Nika Zarazvand and Vanesa Suarez
Nika and Vanesa’s community of practice focuses on envisioning a world where women and children live safe and free from violence. “We know it is possible to create intentional communities that center their values and urgency around upholding and preserving life. We are anchored in the teachings of indigenous Zapatista women who have fought relentlessly for decades for their sovereignty and to dismantle patriarchy within themselves and throughout their community.” Together, Nika and Vanesa bring their backgrounds in textile, photography, graphic design, writing, and storytelling to create spaces through art in which we can gather and collectively envision self autonomy and freedom for women & girls—recalling the traditions of women documenting their memories in embroidery, clothing, poetry, song, photos, designs and so much more.

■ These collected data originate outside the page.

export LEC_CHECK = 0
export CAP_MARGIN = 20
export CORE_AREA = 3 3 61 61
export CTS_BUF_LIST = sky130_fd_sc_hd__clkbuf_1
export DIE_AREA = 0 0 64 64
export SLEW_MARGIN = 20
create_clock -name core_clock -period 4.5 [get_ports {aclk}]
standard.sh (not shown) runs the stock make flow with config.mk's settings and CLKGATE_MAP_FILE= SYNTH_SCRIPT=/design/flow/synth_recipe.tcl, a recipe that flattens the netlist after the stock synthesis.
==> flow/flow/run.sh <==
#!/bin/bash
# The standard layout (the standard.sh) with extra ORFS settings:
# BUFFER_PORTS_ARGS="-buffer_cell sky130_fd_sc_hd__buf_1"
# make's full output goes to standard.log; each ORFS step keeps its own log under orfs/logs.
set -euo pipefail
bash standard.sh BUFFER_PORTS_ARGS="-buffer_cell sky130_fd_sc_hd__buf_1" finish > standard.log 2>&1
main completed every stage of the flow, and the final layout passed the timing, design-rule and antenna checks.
From an optimization exercise on the open Yosys and OpenROAD flow, aimed at small area; shortcuts taken in it are not production practice. The RTL was checked by simulation tests, not by an equivalence proof against the original design.

Design regfile_scoreboard, start of the top module:
module regfile_scoreboard #(
  parameter int WIDTH     = 32,
  parameter int ADDR_BITS = 5
) (
  input  logic                 Clk,
  input  logic                 Reset,
  input  logic [ADDR_BITS-1:0] RA,
  input  logic [ADDR_BITS-1:0] RB,
  output logic [WIDTH-1:0]     BusA,
  output logic [WIDTH-1:0]     BusB,
  output logic                 BusyA,
  output logic                 BusyB,
  input  logic [ADDR_BITS-1:0] RW,
  input  logic [WIDTH-1:0]     BusW,
  input  logic                 RegWr,
  input  logic [ADDR_BITS-1:0] IssueRd,
  input  logic                 IssueEn
);
  localparam int DEPTH = 2 ** ADDR_BITS;
  localparam int NREG  = DEPTH - 1;    
  logic [WIDTH-1:0] regs_q [NREG];
  logic [WIDTH-1:0] regs_d [NREG];
  logic [NREG-1:0]  busy_q, busy_d;
  logic hit_a, hit_b;
  rf_hit u_hit_a (.rw(RW), .rr(RA), .en(RegWr), .hit(hit_a));
  rf_hit u_hit_b (.rw(RW), .rr(RB), .en(RegWr), .hit(hit_b));
  logic nrst;
  rf_inv u_nrst (.a(Reset), .y(nrst));
  logic [3:0] lo_w, nlo_s, lo_a, lo_b;
  logic [7:0] hi_w, nhi_s, hi_a, hi_b;
  rf_predec #(.ACT_LOW(0)) u_pd_w (.a(RW),      .en(RegWr),   .en_n(Reset), .lo(lo_w),  .hi(hi_w));
  rf_predec #(.ACT_LOW(1)) u_pd_s (.a(IssueRd), .en(IssueEn), .en_n(Reset), .lo(nlo_s), .hi(nhi_s));
  rf_predec #(.ACT_LOW(0)) u_pd_a (.a(RA),      .en(1'b1),    .en_n(hit_a), .lo(lo_a),  .hi(hi_a));
  rf_predec #(.ACT_LOW(0)) u_pd_b (.a(RB),      .en(1'b1),    .en_n(hit_b), .lo(lo_b),  .hi(hi_b));
  logic [NREG-1:0] wr_n, wr, hold_n, hold, set, nsel_a, nsel_b, sel_a, sel_b;
  for (genvar i = 0; i < NREG; i++) begin : g_reg
    localparam int J = (i + 1) % 4;
    localparam int K = (i + 1) / 4;
    rf_nand2 u_wrn  (.a(lo_w[J]), .b(hi_w[K]), .y(wr_n[i]));
  ...
Size: about 3,500 cells after synthesis, about 1,000 flip-flops, about 120 I/O pins, about 40,000 um2 of cells after synthesis.
export LEC_CHECK = 0
export CAP_MARGIN = 10
export CORE_MARGIN = 2
export CORE_UTILIZATION = 45
export GPL_TIMING_DRIVEN = 0
export PLACE_DENSITY = 0.55
export SLEW_MARGIN = 10
export SYNTH_HIERARCHICAL = 1
create_clock -name core_clock -period 8.0 [get_ports {Clk}]
standard.sh (not shown) runs the stock make flow with config.mk's settings and CLKGATE_MAP_FILE= SYNTH_SCRIPT=/design/flow/synth_recipe.tcl, a recipe that flattens the netlist after the stock synthesis.
==> flow/flow/run.sh <==
#!/bin/bash
# Own layout flow: the standard synthesis and layout steps (standard.sh), with these
# changes to how the layout is built:
#  - port buffers use the smallest buffer (buf_1) instead of the default delay buffer;
#  - before global placement, inverters that drive high-fanout nets are given the x2 size
#    (same area as x1), so that repair_design needs fewer buffers (size_drivers.tcl);
#  - clock tree: clkbuf_16 only, sink clusters of up to 25, no dummy loads.
# Each tool's output goes to a log in this folder.
set -euo pipefail
export BUFFER_PORTS_ARGS="-buffer_cell sky130_fd_sc_hd__buf_1"
export PRE_GLOBAL_PLACE_TCL="$PWD/flow/size_drivers.tcl"
export CTS_ARGS="-sink_clustering_enable -repair_clock_nets -dont_use_dummy_load -buf_list {sky130_fd_sc_hd__clkbuf_16} -sink_clustering_size 25 -sink_clustering_max_diameter 100"
bash standard.sh synth > synth.log 2>&1
bash standard.sh > layout.log 2>&1
==> flow/flow/size_drivers.tcl <==
# Before global placement: give every inverter that drives a high-fanout net the x2 size,
# which has the same area as x1 (sky130hd inv_1 and inv_2 are both 3.75 um2).
set db [ord::get_db]
set inv2 [$db findMaster sky130_fd_sc_hd__inv_2]
set n 0
foreach inst [[ord::get_db_block] getInsts] {
  if {[[$inst getMaster] getName] ne "sky130_fd_sc_hd__inv_1"} { continue }
  set net [[$inst findITerm Y] getNet]
  if {$net eq "NULL"} { continue }
  if {[llength [$net getITerms]] > 8} {
    $inst swapMaster $inv2
    incr n
  }
}
puts "size_drivers: $n inverters sized to inv_2"
==> next run, changes <==
--- a/flow/flow/run.sh
+++ b/flow/flow/run.sh
@@ -6,3 +6,3 @@
 #    (same area as x1), so that repair_design needs fewer buffers (size_drivers.tcl);
-#  - clock tree: clkbuf_16 only, sink clusters of up to 25, no dummy loads.
+#  - clock tree: clkbuf_16 only, sink clusters of up to 28, no dummy loads.
 # Each tool's output goes to a log in this folder.
@@ -11,3 +11,3 @@
 export PRE_GLOBAL_PLACE_TCL="$PWD/flow/size_drivers.tcl"
-export CTS_ARGS="-sink_clustering_enable -repair_clock_nets -dont_use_dummy_load -buf_list {sky130_fd_sc_hd__clkbuf_16} -sink_clustering_size 25 -sink_clustering_max_diameter 100"
+export CTS_ARGS="-sink_clustering_enable -repair_clock_nets -dont_use_dummy_load -buf_list {sky130_fd_sc_hd__clkbuf_16} -sink_clustering_size 28 -sink_clustering_max_diameter 120"
 bash standard.sh synth > synth.log 2>&1
After rerunning: Final cell count stays flat. Flip-flop and latch count is unchanged. Die area is unchanged. Final area hardly moves. Count of clock-buffer cells in the layout went down by 5. Non-clock buffer count does not change. Setup slack gets worse by 130 ps. Wire length barely changes. Global-route usage went down by 0.11 points.

-- static timing again, ports no longer ideal --
The flow's constraints put no driver on any port. The routed layouts listed below were extracted and timed again, unchanged, in two steps. Step 1 sets driving cells, clkbuf_16 on the clock port and buf_2 on the other inputs (assumed; they add their load-dependent delay and slew). Step 2 times the ports against the registers' clock, not the clock port: input delays grow and output delays shrink by t, the midpoint of the rising clock arrivals with the driver on. Slacks: ideal / step 1 / step 2; pairs: ideal / step 1.
run | t, ns | setup slack, ns | worst hold slack (ns) | worst setup path after step 2 | slew at the worst register clock pin (ns)
the first run | 0.726 | 0.403 / 0.365 / 0.365 | 0.490 / 0.490 / 0.490 | input to output | 0.11 / 0.11
the second run | 0.708 | 0.276 / 0.241 / 0.241 | 0.495 / 0.495 / 0.495 | input to output | 0.12 / 0.12
After both steps every run listed still meets setup and hold. For the first run, which loses most, drivers alone change the setup slack by -0.038 ns; drivers and shift together by -0.038 ns.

Ruby Gonzalez Hernandez, Fair-Side
Ruby is developing a community of practice for visual artists, particularly marginalized artists, of the greater New Haven area currently titled Fair-Side. “Its purpose is to hold a space for visual artists to gather and help maintain accountability in each other’s respective goals, receive feedback on work, and hear of possibilities in how to approach roadblocks in our respective practices, whether that be resources, connections, learning skills from each other based on our own experiences.”
Seyi Adeyinka, Nurture
Nurture is a community of practice for Black women mental health professionals to connect with their ancestral lineages, explore embodied spirituality, and be in soulful community. Our inquiry will be centered on the question, “How do we create space to be our authentic selves and support others to do so?” We will use creative exploration and embodiment exercises to reflect on how we navigate oppression in the mental health field and move toward a path of liberation not only for ourselves but for our clients and patients.

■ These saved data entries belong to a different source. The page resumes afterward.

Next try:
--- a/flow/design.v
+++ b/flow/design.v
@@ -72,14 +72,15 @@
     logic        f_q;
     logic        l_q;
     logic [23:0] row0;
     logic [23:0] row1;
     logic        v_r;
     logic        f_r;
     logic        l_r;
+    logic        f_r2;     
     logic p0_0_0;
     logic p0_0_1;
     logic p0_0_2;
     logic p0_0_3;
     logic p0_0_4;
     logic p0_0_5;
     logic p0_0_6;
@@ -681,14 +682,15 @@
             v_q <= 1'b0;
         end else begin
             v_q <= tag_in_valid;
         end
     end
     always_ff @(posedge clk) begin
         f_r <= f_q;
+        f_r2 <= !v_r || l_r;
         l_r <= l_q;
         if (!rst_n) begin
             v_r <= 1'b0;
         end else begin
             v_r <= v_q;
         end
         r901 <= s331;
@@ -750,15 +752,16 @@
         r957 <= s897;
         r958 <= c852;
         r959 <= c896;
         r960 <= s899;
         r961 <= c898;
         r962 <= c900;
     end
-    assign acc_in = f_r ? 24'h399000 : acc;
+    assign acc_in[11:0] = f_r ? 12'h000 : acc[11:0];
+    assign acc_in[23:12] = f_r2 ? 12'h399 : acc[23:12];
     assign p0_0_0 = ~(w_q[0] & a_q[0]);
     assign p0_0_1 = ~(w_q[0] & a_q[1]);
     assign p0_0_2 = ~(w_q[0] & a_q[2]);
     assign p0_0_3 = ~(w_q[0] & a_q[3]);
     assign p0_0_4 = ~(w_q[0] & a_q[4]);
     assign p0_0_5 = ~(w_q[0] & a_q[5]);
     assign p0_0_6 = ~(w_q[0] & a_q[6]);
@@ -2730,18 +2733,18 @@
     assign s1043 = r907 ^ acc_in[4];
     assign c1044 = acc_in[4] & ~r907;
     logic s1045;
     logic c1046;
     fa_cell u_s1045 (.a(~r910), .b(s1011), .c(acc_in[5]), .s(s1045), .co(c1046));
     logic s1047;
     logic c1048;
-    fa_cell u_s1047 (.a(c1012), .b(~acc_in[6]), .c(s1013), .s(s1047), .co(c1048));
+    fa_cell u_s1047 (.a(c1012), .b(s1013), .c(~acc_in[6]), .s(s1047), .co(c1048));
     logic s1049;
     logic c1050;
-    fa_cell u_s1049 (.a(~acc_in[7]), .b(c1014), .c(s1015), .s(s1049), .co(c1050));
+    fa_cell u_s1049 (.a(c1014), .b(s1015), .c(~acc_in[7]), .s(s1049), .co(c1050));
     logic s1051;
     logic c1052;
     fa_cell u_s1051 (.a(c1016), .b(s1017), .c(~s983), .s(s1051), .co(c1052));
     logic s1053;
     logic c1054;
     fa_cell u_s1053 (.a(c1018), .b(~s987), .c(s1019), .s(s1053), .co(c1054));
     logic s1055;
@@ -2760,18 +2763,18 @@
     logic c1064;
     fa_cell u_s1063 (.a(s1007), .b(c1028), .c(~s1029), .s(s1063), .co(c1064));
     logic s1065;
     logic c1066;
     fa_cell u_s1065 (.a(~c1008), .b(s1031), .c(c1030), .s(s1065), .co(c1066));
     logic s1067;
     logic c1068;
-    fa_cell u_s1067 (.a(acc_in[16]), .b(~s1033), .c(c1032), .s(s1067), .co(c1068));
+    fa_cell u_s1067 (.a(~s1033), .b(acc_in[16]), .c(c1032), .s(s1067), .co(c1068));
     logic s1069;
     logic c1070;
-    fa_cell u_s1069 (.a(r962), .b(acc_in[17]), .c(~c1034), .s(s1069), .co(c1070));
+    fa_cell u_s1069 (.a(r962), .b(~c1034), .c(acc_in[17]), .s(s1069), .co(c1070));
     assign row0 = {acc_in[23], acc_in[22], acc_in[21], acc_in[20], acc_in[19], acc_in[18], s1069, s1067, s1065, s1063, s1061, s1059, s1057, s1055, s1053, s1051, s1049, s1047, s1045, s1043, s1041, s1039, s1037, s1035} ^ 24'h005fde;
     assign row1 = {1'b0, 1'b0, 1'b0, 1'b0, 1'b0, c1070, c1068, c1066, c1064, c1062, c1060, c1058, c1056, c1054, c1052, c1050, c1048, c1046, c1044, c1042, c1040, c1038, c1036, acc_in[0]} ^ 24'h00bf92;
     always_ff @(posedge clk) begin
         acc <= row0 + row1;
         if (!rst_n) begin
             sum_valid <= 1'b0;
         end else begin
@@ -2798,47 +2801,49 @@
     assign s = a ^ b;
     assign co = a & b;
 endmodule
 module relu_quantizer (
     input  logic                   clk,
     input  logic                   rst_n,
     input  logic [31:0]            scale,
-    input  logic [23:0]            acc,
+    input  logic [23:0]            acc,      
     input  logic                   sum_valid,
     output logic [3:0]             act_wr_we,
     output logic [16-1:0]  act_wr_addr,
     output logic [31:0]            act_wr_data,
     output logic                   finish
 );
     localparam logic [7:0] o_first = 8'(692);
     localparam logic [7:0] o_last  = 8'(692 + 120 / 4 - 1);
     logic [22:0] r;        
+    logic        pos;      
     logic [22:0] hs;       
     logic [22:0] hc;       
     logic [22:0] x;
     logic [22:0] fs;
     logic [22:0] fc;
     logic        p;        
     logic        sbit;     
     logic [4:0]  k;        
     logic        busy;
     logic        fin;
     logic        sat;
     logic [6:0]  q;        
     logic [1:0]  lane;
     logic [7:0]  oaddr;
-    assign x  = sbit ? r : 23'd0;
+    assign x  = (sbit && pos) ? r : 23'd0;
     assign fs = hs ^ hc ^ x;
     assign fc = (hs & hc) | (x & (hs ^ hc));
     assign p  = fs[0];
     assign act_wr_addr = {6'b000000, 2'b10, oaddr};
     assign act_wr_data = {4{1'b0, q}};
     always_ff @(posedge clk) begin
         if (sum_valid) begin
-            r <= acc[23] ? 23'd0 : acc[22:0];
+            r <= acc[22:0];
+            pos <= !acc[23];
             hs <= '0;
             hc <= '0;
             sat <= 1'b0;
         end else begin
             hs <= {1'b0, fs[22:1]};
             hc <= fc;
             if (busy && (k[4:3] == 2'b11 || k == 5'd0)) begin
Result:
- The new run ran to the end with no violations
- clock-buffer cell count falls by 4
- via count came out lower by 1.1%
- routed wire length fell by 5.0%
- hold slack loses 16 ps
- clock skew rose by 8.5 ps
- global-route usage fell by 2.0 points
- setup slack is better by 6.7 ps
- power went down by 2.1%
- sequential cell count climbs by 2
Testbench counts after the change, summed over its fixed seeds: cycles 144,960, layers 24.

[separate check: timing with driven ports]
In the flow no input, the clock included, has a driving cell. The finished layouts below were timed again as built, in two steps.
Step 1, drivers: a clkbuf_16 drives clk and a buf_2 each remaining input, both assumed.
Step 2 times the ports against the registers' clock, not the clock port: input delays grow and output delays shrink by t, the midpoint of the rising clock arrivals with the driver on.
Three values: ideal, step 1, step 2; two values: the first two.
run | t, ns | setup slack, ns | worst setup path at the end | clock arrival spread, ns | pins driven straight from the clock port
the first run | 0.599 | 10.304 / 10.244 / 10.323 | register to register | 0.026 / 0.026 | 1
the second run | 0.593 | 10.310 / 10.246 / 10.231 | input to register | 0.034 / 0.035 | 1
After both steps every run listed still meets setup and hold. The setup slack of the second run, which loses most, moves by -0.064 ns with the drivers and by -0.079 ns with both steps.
Background: an optimization exercise with open tools, aiming at small area and a short achievable clock period. Do not read the settings as production practice. Only simulation tests tie the RTL to the original design; equivalence was not proved. In this run the design's own scripts or RTL, not TritonCTS, make the clock network. The flow treats the clock pin as an ideal source. Dropping or thinning the clock tree relies on that and would not hold on a real chip. Power and IR drop assume default switching activity.

==> flow/design.v <==
module strawman_rx_fsm #(
  parameter int DATA_LINE_WIDTH = 40,
  parameter int WORD_SIZE       = 32,
  parameter int TIMEOUT_CYCLES  = 64
) (
  input  logic                       clk,
  input  logic                       rst,
  input  logic [DATA_LINE_WIDTH-1:0] i_flit,
  input  logic                       i_flit_valid,
  output logic [1075:0]              o_protocol_bus,
  output logic                       o_valid,
  input  logic                       i_ready,
  output logic                       o_err,
  output logic                       o_overflow,
  output logic                       o_busy
);
  if (DATA_LINE_WIDTH != 40 || WORD_SIZE != 32 || TIMEOUT_CYCLES < 1) begin : g_bad_cfg
    $error("strawman_rx_fsm: unsupported parameter set");
  end
  logic r_ex, r_dat, r_done, r_busy;
  logic r_valid, r_err, r_ovf;
  logic        rx_mode;
  logic [2:0]  rx_cmd, rx_len;
  logic        rx_azero;           
  logic [31:0] rx_addr;
  logic [5:0]  rx_f1, rx_f2;
  logic [1023:0] rx_data;
  logic [4:0]  r_cnt;
  logic        ob_mode;
  logic [2:0]  ob_cmd, ob_len;
  logic [31:0] ob_addr;
  logic [5:0]  ob_f1, ob_f2;
  logic [1023:0] ob_data;
  logic w_hdr, w_bad, w_good, w_last, w_dwe, w_exwe, w_load, w_hold;
  logic [2:0] h_cmd, h_len;
  logic h_mode;
  assign h_mode = i_flit[0];
  assign h_cmd  = i_flit[4:2];
  assign h_len  = i_flit[7:5];
  assign w_hdr  = !r_busy && i_flit_valid && i_flit[1];
  assign w_bad  = h_cmd > 3'd2 || h_len > 3'd5;
  assign w_good = w_hdr && !w_bad;
  assign w_last = r_cnt == 5'((6'd1 << rx_len) - 6'd1);
  assign w_dwe  = r_dat && i_flit_valid;
  assign w_exwe = r_ex && i_flit_valid;
  assign w_load = r_done && (!r_valid || i_ready);
  assign w_hold = r_valid && !i_ready;
  always_ff @(posedge clk) begin
    if (rst) begin
      r_ex    <= 1'b0;
      r_dat   <= 1'b0;
      r_done  <= 1'b0;
      r_busy  <= 1'b0;
      r_valid <= 1'b0;
      r_err   <= 1'b0;
      r_ovf   <= 1'b0;
    end else begin
      r_ex    <= w_good ? (h_mode && h_cmd != 3'd2) : (r_ex && !i_flit_valid);
      r_dat   <= w_good ? (h_cmd != 3'd0 && !(h_mode && h_cmd != 3'd2)) :
                 w_exwe ? (rx_cmd != 3'd0) : (r_dat && !(i_flit_valid && w_last));
      r_done  <= w_good ? (!h_mode && h_cmd == 3'd0) :
                 (w_exwe && rx_cmd == 3'd0) || (w_dwe && w_last);
      r_busy  <= w_good || (r_busy && !r_done);
      r_valid <= w_load || w_hold;
      r_err   <= w_hdr && w_bad;
      if (r_done && !w_load) r_ovf <= 1'b1;
    end
  end
  always_ff @(posedge clk) begin
    if (w_good) begin
      rx_mode  <= h_mode;
      rx_cmd   <= h_cmd;
      rx_len   <= h_len;
      rx_azero <= h_mode || h_cmd == 3'd2;
      rx_f1    <= i_flit[13:8];
      rx_f2    <= i_flit[19:14];
      rx_addr  <= i_flit[39:8];
      r_cnt    <= 5'd0;
    end else begin
      if (w_exwe) begin
        rx_addr  <= i_flit[31:0];
        rx_azero <= 1'b0;
      end
      if (w_dwe) r_cnt <= r_cnt + 5'd1;
    end
  end
  for (genvar k = 0; k < 32; k++) begin : g_word
    logic w_sel, w_we;
    assign w_sel = r_dat && r_cnt == 5'(k);
    assign w_we  = w_sel && i_flit_valid;
    always_ff @(posedge clk)
      rx_data[32*k +: 32] <= (i_flit[31:0] & {32{w_we}}) | (rx_data[32*k +: 32] & {32{r_dat}});
  end
  always_ff @(posedge clk) begin
    ob_mode <= (rx_mode & w_load) | (ob_mode & w_hold);
    ob_cmd  <= (rx_cmd & {3{w_load}}) | (ob_cmd & {3{w_hold}});
    ob_len  <= (rx_len & {3{w_load}}) | (ob_len & {3{w_hold}});
    ob_addr <= (rx_addr & {32{w_load && !rx_azero}}) | (ob_addr & {32{w_hold}});
    ob_f1   <= (rx_f1 & {6{w_load && rx_mode}}) | (ob_f1 & {6{w_hold}});
    ob_f2   <= (rx_f2 & {6{w_load && rx_mode}}) | (ob_f2 & {6{w_hold}});
    ob_data <= (rx_data & {1024{w_load}}) | (ob_data & {1024{w_hold}});
  end
  assign o_protocol_bus = {ob_f2, ob_f1, ob_data, ob_addr, ob_len, ob_cmd, 1'b1, ob_mode};
  assign o_valid    = r_valid;
  assign o_err      = r_err;
  assign o_overflow = r_ovf;
  assign o_busy     = r_busy;
endmodule
==> flow/flow/run.sh <==
#!/bin/bash
cp standard.sh standard.sh.txt
export BUFFER_PORTS_ARGS="-buffer_cell sky130_fd_sc_hd__buf_2"
export PRE_CTS_TCL="$(pwd)/flow/cts_hook.tcl"
export MCTS_REGIONS=4
export MCTS_CLUSTER=30
export POST_GLOBAL_PLACE_TCL="$(pwd)/flow/gp_hook.tcl"
bash standard.sh MATCH_CELL_FOOTPRINT=0 finish > standard.log 2>&1
==> flow/flow/cts_hook.tcl <==
source [file join [file dirname [info script]] mcts.tcl]
mcts_build $::env(MCTS_REGIONS) $::env(MCTS_CLUSTER) [expr {[info exists ::env(MCTS_MIDS)] ? $::env(MCTS_MIDS) : 1}]
set_propagated_clock [all_clocks]
rename clock_tree_synthesis orfs_clock_tree_synthesis_unused
proc clock_tree_synthesis { args } {
  puts "clock tree built by cts_hook.tcl; TritonCTS not run"
}
==> flow/flow/gp_hook.tcl <==
# POST_GLOBAL_PLACE hook: place the pins again now that the cells (and the port buffers) are
# placed, so each port sits at the die edge next to its buffer.
log_cmd place_pins -hor_layers $::env(IO_PLACER_H) -ver_layers $::env(IO_PLACER_V) {*}[env_var_or_empty PLACE_PINS_ARGS]
==> flow/flow/mcts.tcl <==
# Manual two-level clock tree: the clock port drives NQ root clkbuf_16 (one per region),
# each root drives the clkbuf_16 leaf buffers of its region, each leaf drives about CS flip-flops.
proc mcts_centroid { its } {
  set sx 0; set sy 0
  foreach it $its {
    set b [[$it getInst] getBBox]
    set sx [expr {$sx + ([$b xMin]+[$b xMax])/2}]
    set sy [expr {$sy + ([$b yMin]+[$b yMax])/2}]
  }
  set n [llength $its]
  return [list [expr {$sx/$n}] [expr {$sy/$n}]]
}
proc mcts_xy { it } {
  set b [[$it getInst] getBBox]
  return [list [expr {([$b xMin]+[$b xMax])/2}] [expr {([$b yMin]+[$b yMax])/2}]]
}
# split items (list of {x y payload}) into k groups of equal count, in strips along x then y
proc mcts_grid { items k } {
  set n [llength $items]
  set kx [expr {max(1, int(round(sqrt($k))))}]
  set ky [expr {max(1, int(ceil(double($k)/$kx)))}]
  set byx [lsort -real -index 0 $items]
  set groups {}
  set per [expr {double($n)/$kx}]
  for {set i 0} {$i < $kx} {incr i} {
    set a [expr {int(round($i*$per))}]; set b [expr {int(round(($i+1)*$per))-1}]
    set strip [lsort -real -index 1 [lrange $byx $a $b]]
    set m [llength $strip]
    set per2 [expr {double($m)/$ky}]
    for {set j 0} {$j < $ky} {incr j} {
      set c [expr {int(round($j*$per2))}]; set d [expr {int(round(($j+1)*$per2))-1}]
      set g [lrange $strip $c $d]
      if {[llength $g]} { lappend groups $g }
    }
  }
  return $groups
}
proc mcts_build { nq cs {nm 1} } {
  set block [ord::get_db_block]
  set db [ord::get_db]
  set master [$db findMaster sky130_fd_sc_hd__clkbuf_16]
  set clk [$block findNet clk]
  set items {}
  foreach it [$clk getITerms] {
    if {[[$it getMTerm] getIoType] ne "INPUT"} continue
    lassign [mcts_xy $it] x y
    lappend items [list $x $y $it]
  }
  set regions [mcts_grid $items $nq]
  set r 0
  foreach reg $regions {
    set nl [expr {max(1, int(round(double([llength $reg])/$cs)))}]
    set clusters [mcts_grid $reg $nl]
    set rnet [odb::dbNet_create $block "clknet_r$r"]
    $rnet setSigType CLOCK
    set rinst [odb::dbInst_create $block $master "clkbuf_r$r"]
    set lx 0; set ly 0; set l 0
    foreach cl $clusters {
      set its {}
      foreach e $cl { lappend its [lindex $e 2] }
      lassign [mcts_centroid $its] cx cy
      set lnet [odb::dbNet_create $block "clknet_r${r}_l$l"]
      $lnet setSigType CLOCK
      set linst [odb::dbInst_create $block $master "clkbuf_r${r}_l$l"]
      $linst setLocation [expr {int($cx)}] [expr {int($cy)}]
      $linst setPlacementStatus PLACED
      [$linst findITerm A] connect $rnet
      [$linst findITerm X] connect $lnet
      foreach it $its { $it disconnect; $it connect $lnet }
      set lx [expr {$lx + $cx}]; set ly [expr {$ly + $cy}]
      incr l
    }
    $rinst setLocation [expr {int($lx/$l)}] [expr {int($ly/$l)}]
    $rinst setPlacementStatus PLACED
    [$rinst findITerm A] connect $clk
    [$rinst findITerm X] connect $rnet
    if {$nm > 1} { mcts_midlevel $block $master $rnet $nm "r$r" }
    puts "mcts: region $r: [llength $reg] sinks, $l leaves"
    incr r
  }
}

# Put NM mid buffers between a root net and the leaf buffers it drives.
proc mcts_midlevel { block master rnet nm tag } {
  set items {}
  foreach it [$rnet getITerms] {
    if {[[$it getMTerm] getIoType] ne "INPUT"} continue
    lassign [mcts_xy $it] x y
    lappend items [list $x $y $it]
  }
  set m 0
  foreach g [mcts_grid $items $nm] {
    set its {}
    foreach e $g { lappend its [lindex $e 2] }
    lassign [mcts_centroid $its] cx cy
    set mnet [odb::dbNet_create $block "clknet_${tag}_m$m"]
    $mnet setSigType CLOCK
    set minst [odb::dbInst_create $block $master "clkbuf_${tag}_m$m"]
    $minst setLocation [expr {int($cx)}] [expr {int($cy)}]
    $minst setPlacementStatus PLACED
    foreach it $its { $it disconnect; $it connect $mnet }
    [$minst findITerm A] connect $rnet
    [$minst findITerm X] connect $mnet
    incr m
  }
}
==> flow/standard.sh <==
#!/bin/bash
# synth_recipe.tcl (not shown) runs the flow's synth.tcl, then flattens the netlist and writes it again
# the make line also repeats each setting of config.mk as NAME=value (left out here)
make -C /OpenROAD-flow-scripts/flow DESIGN_CONFIG=/design/flow/config.mk WORK_HOME=/design/flow/orfs CLKGATE_MAP_FILE= SYNTH_SCRIPT=/design/flow/synth_recipe.tcl "${@:-finish}"
==> flow/config.mk <==
export PLATFORM = sky130hd
export DESIGN_NAME = strawman_rx_fsm
export DESIGN_NICKNAME = strawman_rx_fsm
export VERILOG_FILES = /design/flow/design.v
export SDC_FILE = /design/flow/constraint.sdc
export NUM_CORES = 4
export LEC_CHECK = 0
export CAP_MARGIN = 20
export CORE_MARGIN = 2
export CORE_UTILIZATION = 40
export SETUP_SLACK_MARGIN = 2.8
export SLEW_MARGIN = 20
==> flow/constraint.sdc <==
create_clock -name core_clock -period 5.0 [get_ports {clk}]
set_input_delay 1.0000 -clock core_clock [delete_from_list [all_inputs] [get_ports {clk}]]
set_output_delay 1.0000 -clock core_clock [all_outputs]
set_load 0.01 [all_outputs]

Varun Khattar Sharma, People's Saturday School
Varun is offering a praxis group for radical educators in Connecticut interested in increasing health, autonomy, and cooperation in the workplace and in our lives. This is a project of the People’s Saturday School, an abolitionist popular education collective varun co-founded in 2020.
Karolina, The Dandelion Collective
Karolina is creating a community of practice for sex workers in Connecticut who are longing for connection, solidarity, and permission to show up in their wholeness. Tentatively named The Dandelion Collective, the space will offer a needed alternative to non-profit and agency programs for sex workers that are often rooted in objectification and saviorism. Karolina envisions a space where people across the spectrum of sex work can play, rest, and build authentic and loving relationships.